We know what Abraham would have said, and did say: “The Lord will provide.” And the dramatic beauty of his personal story is that it is only at this point, after all of his missteps and second-guessing, all of his attempts to make his own way and save his own skin—at this point when God is most uncertain about whether God has staked his relationship with humanity on the right family—it is at this point, when everything Abraham loves is on the line … that he finally gets it, and is able to respond obediently in a way that no hearer in any generation could ever imagine doing. And therein is the dramatic genius of this story—its divine inspiration. For Abraham’s preposterous faith never satisfies and always forces the most important question for faith for every person who encounters it. And that question is not why are you doing this? But how are you believing this? Or more precisely, how do you know that what God has promised you is true?

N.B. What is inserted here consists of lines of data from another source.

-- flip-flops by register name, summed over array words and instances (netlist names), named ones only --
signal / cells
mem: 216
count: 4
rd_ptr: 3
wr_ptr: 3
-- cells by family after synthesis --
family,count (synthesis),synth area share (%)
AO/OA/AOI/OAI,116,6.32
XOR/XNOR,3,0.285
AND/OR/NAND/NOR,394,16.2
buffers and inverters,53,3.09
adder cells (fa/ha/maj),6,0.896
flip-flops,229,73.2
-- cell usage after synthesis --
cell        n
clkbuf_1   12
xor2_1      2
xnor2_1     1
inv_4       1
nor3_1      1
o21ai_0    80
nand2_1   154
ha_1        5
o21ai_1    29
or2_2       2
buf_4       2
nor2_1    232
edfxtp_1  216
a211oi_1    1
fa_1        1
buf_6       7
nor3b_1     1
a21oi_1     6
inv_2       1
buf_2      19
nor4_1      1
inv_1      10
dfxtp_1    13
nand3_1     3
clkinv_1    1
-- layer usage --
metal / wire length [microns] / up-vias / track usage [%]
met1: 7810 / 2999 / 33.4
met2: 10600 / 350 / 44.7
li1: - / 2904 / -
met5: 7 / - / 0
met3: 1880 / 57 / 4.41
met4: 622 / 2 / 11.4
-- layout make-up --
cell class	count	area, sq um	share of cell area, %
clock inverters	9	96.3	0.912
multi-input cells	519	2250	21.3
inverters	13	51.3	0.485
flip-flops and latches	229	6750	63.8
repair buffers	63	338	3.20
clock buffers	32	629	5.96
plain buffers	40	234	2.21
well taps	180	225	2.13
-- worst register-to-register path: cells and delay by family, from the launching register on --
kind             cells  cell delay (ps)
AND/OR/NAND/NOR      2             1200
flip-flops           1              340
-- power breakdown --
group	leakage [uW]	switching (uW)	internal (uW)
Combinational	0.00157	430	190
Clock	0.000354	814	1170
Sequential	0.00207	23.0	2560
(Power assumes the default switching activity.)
<file path="config.mk">
export PLATFORM = sky130hd
export DESIGN_NAME = pjbb_back
export DESIGN_NICKNAME = d
export VERILOG_FILES = /design/src/rtl/pjbb_pkg.sv /design/src/rtl/pjbb_back.sv
export VERILOG_INCLUDE_DIRS = /design/src /design/src/rtl
export SDC_FILE = /design/constraint.sdc
export NUM_CORES = 1
export LEC_CHECK = 0
export BUFFER_PORTS_ARGS = -buffer_cell sky130_fd_sc_hd__buf_2
export CAP_MARGIN = 20
export CELL_PAD_IN_SITES_DETAIL_PLACEMENT = 0
export CELL_PAD_IN_SITES_GLOBAL_PLACEMENT = 1
export CORE_AREA = 8 8 196 198
export CTS_BUF_LIST = sky130_fd_sc_hd__clkbuf_4 sky130_fd_sc_hd__clkbuf_8 sky130_fd_sc_hd__clkbuf_16
export DETAILED_ROUTE_END_ITERATION = 12
export DIE_AREA = 0 0 204 206
export PLACE_DENSITY_LB_ADDON = 0.08
export SYNTH_ARGS = -nofsm -noshare
export SYNTH_HDL_FRONTEND = slang
export SYNTH_SLANG_ARGS = --single-unit
export TNS_END_PERCENT = 50
</file>
<file path="constraint.sdc">
create_clock -name clk -period 10.6 [get_ports clk]
set_input_delay 1.59 -clock clk [delete_from_list [all_inputs] [get_ports clk]]
set_output_delay 1.59 -clock clk [all_outputs]
set_load 0.02 [all_outputs]
</file>
<file path="config.mk">
export PLATFORM = sky130hd
export DESIGN_NAME = intersection_green_phase_selector
export DESIGN_NICKNAME = d
export VERILOG_FILES = /design/src/hw/rtl/igps_pkg.sv /design/src/hw/rtl/igps_ctrl.sv /design/src/hw/rtl/igps_dp.sv /design/src/hw/rtl/intersection_green_phase_selector.sv
export SDC_FILE = /design/constraint.sdc
export NUM_CORES = 1
export LEC_CHECK = 0
export BUFFER_PORTS_ARGS = -buffer_cell sky130_fd_sc_hd__buf_2
export CAP_MARGIN = 20
export CORE_UTILIZATION = 45
export DETAILED_ROUTE_END_ITERATION = 8
export PLACE_DENSITY = 0.7
export SETUP_SLACK_MARGIN = 0.4
export SKIP_CTS_REPAIR_TIMING = 1
export SYNTH_ARGS = -nofsm -noshare
export SYNTH_HDL_FRONTEND = slang
export SYNTH_SLANG_ARGS = --single-unit
</file>
<file path="constraint.sdc">
create_clock -name clk -period 3.8 [get_ports clk]
set_clock_uncertainty 0.1 [all_clocks]
set_input_delay 0.57 -clock clk [delete_from_list [all_inputs] [get_ports clk]]
set_output_delay 0.57 -clock clk [all_outputs]
set_load 0.1 [all_outputs]
</file>
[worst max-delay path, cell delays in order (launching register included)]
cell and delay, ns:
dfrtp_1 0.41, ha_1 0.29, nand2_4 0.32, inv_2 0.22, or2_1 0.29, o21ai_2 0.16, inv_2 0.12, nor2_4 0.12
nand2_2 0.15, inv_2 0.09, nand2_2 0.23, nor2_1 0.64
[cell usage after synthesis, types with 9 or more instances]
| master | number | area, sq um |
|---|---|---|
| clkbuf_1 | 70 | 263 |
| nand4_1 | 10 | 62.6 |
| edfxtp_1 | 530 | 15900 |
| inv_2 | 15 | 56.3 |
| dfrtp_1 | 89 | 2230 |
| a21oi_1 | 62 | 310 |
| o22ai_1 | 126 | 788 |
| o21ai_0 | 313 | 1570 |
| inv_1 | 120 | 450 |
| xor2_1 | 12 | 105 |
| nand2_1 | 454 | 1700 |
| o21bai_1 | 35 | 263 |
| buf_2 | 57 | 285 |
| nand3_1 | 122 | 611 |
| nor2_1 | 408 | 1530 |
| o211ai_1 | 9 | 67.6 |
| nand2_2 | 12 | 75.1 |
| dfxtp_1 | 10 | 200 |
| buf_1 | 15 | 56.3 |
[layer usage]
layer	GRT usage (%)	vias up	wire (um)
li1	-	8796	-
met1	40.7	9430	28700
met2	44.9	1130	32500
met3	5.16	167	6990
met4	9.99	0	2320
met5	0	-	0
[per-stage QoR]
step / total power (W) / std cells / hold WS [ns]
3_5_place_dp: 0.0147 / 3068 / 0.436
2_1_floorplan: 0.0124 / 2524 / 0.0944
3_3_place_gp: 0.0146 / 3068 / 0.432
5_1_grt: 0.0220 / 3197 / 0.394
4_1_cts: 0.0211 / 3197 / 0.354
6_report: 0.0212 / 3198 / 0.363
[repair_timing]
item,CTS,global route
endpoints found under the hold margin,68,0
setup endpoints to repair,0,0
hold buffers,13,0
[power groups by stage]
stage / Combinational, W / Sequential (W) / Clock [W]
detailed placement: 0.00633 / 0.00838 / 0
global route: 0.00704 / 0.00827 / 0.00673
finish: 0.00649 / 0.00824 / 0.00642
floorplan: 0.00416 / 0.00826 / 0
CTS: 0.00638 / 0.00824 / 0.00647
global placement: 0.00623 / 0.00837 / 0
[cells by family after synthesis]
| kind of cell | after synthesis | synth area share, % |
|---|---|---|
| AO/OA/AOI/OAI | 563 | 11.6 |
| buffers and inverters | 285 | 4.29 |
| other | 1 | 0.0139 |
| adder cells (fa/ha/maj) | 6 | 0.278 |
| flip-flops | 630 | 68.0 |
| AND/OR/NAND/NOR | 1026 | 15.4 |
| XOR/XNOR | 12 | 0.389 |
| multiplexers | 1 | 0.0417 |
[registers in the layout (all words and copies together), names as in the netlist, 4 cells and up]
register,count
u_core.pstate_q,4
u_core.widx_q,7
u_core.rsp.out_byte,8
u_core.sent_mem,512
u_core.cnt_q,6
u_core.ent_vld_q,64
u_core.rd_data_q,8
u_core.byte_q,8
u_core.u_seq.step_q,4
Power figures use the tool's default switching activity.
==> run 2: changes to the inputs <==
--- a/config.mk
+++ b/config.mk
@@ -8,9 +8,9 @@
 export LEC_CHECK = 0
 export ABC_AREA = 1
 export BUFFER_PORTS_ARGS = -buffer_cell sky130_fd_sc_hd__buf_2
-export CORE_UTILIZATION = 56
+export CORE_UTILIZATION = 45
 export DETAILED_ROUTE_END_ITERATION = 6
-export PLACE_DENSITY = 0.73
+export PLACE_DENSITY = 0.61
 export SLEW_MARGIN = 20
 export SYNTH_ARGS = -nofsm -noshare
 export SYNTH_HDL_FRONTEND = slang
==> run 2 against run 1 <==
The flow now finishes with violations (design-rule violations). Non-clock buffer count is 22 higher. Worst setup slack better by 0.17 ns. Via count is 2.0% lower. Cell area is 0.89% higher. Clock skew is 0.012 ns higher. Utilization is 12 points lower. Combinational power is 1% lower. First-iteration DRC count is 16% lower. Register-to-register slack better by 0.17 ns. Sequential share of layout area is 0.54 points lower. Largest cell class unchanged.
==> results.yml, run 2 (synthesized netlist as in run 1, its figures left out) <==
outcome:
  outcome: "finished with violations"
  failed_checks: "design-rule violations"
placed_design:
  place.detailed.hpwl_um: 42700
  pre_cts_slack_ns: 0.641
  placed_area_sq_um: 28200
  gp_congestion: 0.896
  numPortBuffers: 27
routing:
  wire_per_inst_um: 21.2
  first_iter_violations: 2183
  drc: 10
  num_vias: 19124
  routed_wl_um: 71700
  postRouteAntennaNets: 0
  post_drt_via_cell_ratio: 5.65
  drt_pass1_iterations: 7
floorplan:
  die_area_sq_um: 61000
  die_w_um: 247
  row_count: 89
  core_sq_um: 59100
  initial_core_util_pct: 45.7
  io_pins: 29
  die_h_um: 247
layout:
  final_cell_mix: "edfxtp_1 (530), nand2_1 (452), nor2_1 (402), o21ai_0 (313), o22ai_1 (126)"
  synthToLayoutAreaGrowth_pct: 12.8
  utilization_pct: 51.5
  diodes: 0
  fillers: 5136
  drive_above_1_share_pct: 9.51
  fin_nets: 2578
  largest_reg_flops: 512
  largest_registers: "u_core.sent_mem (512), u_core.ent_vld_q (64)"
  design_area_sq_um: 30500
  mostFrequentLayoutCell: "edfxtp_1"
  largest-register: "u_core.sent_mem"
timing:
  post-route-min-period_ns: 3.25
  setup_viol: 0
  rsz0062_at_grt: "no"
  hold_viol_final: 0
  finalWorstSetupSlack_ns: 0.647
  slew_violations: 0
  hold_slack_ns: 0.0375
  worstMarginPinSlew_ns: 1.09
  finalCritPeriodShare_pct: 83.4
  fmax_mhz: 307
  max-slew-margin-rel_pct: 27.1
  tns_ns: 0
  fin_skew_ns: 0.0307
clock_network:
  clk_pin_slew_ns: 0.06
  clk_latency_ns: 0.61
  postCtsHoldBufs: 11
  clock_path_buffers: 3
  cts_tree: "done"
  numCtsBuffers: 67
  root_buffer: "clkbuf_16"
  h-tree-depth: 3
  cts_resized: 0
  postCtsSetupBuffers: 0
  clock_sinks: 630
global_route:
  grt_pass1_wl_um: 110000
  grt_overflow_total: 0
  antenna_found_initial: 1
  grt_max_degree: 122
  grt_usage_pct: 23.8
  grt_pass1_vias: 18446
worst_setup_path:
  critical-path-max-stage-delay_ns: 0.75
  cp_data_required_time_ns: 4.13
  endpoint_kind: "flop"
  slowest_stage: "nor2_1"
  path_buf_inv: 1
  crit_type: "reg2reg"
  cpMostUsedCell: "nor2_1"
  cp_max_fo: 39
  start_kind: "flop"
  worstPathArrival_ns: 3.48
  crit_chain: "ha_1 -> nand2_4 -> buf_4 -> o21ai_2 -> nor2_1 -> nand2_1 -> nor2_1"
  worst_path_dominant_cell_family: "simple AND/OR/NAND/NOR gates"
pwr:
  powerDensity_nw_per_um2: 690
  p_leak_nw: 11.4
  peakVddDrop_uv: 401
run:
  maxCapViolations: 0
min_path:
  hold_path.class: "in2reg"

And so this is where our own midrash begins: where our changing stories connect to the unchanging and inexhaustible stories of the Bible. Each one of us could go home today, make a silent place for prayer, and ask the Spirit, “where in my life am I wondering if God’s promises are true for me? Where in my past have I wondered about these things?” This would be an examen worth doing often and regularly in one’s spiritual journey. But truthfully, most of us don’t feel like we’ve been promised anything as prescribed as Abraham was. For us, I think, the promises are not that a particular thing will happen in my life, but that my life has a particular meaning—that I am being led in a direction that I can trust. When I ask myself, “How do I know that God’s promises are true?” I am thinking about the promises these missionaries Jesus is sending out today are hoping in, that God is with us wherever we go. I am thinking about the promises that St. Paul, almost every Sunday in worship, is driving into our consciousness, that we really are part of Christ; that he joins us to God; and that Jesus gives us power to live a totally new kind of life. I am thinking about those Easter Vigil promises that follow on the heels of the akedah, where bells ring and angels sing, and against all evidence to the contrary we proclaim that dead things live, and our God has been revealed to be the God of life.
The Bible has given you this question, the question about God’s promises, as a gift. Because faith, obedience, love do not consist in protecting, fearing, or even answering this question but in never letting it go. If this were not true, God would not have given us a story like Isaac’s to stir up faith—to keep faith alive. God would not have given us salvation as a story to tell each other from age to age as we offer our own souls and bodies at the altar. And God would not have given your life to you as a story that finds its interpretation in his.